As a teenager, I lived in the heart of a very politically unstable third world country. During an election year it was not safe as a foreigner or as a young woman to travel alone. At one point there had been many reports of attacks, especially in the city where we lived.
Once, I went to a friend’s house, where I intended to stay only briefly and wound up staying for several hours. When I left to return home it was dark and a friend drove me back to my house even though it was only a few hundred feet away, because we all knew it wasn’t safe. When I returned home, I noticed that the family car was gone (rare in those days because there was a gas shortage) and my brother was sitting outside (rarer still because he was always out with friends). He said ‘where have you been?’ in a way that made me suddenly realized I hadn’t told anyone where I was going, and he shook his head as if he was resigned to my beheading.
My response? — I went completely numb. I didn’t think, I didn’t feel, I didn’t panic, I just sat there and waited, which was interpreted as indifference. It wasn’t, I simply didn’t know what else to do, I had no skills to deal with a mistake this bad. I hadn’t done it on purpose or to be stubborn or inconsiderate I just wasn’t thinking the way a parent would think.
I don’t know how much time past but the next thing I remember there were tires screeching on our long gravel drive way and the family car appeared in a cloud of dust. As clutches were popped and doors were flung open, and people rushing toward me, there was a blur of questions and I sat there numb, as hands flailed about, and father hoarsely screamed about trips to police stations and missing person reports and drives to hospitals to see if I was one of the beaten bodies unclaimed that day and an entire tank of gas used up running ‘up and down the countryside’ trying to find me.
His fear for my safety erupted into anger long before it dissolved into relief that I was okay. As a parent of 3 daughters today I begin to understand what my father must have gone through as I benignly played board games at a friend’s house that day at the age of 15.
Today as an executive coach, experienced in supporting my clients productively through difficult situations, I understand that anger is often a common response to fear. So is going completely numb. Here is no desire to go numb without the presence of fear neither is there anger unless fear of some type is present. Think about the last time you got angry? What was the circumstance? What was the anger really about? Really?
Responding to fear in the form of anger is what creates ‘turfs’ in neighborhoods and keeps our inner city youth’s world too small. It’s what causes a mother to beat a child after yanking him back from a road and the path of an oncoming car. It’s what makes a man -who thought his daughter had been brutally attacked and left for dead – slap his daughter’s face upon finding her alive and well. I understand how a person who loves you can hit you because he is scared for himself and for you. I don’t condone it, I don’t support it, I wouldn’t tolerate it, I simply understand it.
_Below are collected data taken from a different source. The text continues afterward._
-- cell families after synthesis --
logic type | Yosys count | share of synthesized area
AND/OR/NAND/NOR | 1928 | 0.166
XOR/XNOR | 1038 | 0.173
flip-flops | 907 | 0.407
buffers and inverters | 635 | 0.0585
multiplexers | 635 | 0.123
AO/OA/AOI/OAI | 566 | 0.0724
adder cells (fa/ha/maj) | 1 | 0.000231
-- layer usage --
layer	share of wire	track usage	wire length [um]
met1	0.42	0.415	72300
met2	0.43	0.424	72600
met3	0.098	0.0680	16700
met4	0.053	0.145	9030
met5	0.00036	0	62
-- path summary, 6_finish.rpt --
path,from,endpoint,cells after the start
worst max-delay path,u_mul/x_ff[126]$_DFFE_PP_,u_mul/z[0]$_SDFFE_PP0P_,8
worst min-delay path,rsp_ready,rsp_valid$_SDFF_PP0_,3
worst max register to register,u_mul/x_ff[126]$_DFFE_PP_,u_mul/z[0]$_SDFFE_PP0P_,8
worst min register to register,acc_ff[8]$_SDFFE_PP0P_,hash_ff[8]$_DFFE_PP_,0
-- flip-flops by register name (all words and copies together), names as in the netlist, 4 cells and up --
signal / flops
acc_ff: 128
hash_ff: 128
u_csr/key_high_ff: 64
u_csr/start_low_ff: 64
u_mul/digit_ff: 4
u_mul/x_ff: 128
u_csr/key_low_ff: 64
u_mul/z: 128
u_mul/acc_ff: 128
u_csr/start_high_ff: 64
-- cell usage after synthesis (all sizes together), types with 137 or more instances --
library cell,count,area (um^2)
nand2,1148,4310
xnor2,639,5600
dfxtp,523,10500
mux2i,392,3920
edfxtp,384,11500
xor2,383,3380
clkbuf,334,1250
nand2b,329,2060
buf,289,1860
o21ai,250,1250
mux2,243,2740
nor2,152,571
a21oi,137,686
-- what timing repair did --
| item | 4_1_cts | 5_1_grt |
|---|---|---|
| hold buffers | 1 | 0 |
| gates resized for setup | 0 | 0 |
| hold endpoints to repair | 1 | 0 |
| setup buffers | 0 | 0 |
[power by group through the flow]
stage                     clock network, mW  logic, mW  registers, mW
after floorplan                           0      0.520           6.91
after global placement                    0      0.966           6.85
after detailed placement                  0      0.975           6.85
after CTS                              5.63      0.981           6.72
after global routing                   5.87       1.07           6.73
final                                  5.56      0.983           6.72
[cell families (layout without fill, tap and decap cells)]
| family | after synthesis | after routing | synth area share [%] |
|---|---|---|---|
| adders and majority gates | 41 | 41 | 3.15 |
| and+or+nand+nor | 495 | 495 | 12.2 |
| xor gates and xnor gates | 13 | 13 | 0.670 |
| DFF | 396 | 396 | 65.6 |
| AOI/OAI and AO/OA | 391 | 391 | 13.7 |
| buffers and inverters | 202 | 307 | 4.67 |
My father had never slapped me before or since. And in his apology later in the evening he said he was sorry he had to slap me over ‘such a thing’. Yes you read that correctly. He felt he had to slap me. He felt he had no choice. His lashing out was the only tool he had at his disposal.
At the time I felt the only tool I had at my disposal was to go completely numb. If it had been my brother he would have spent his time planning an apology and if needed, an escape route. We all had our own way of dealing with fear, but only my brother’s way would have been productive.
I have spent many years since that time, learning about mastering the fears that keep you from showing up for your life the way you want to so you can accomplish your goals and I love supporting my clients in doing the same. And while getting angry or going numb turns out not to be very effective in moving the ball forward, sometimes a sincere apology, quick thinking and an effective exit strategy is just the thing to protect your integrity, your proverbial hide and a life lived in freedom instead of fear!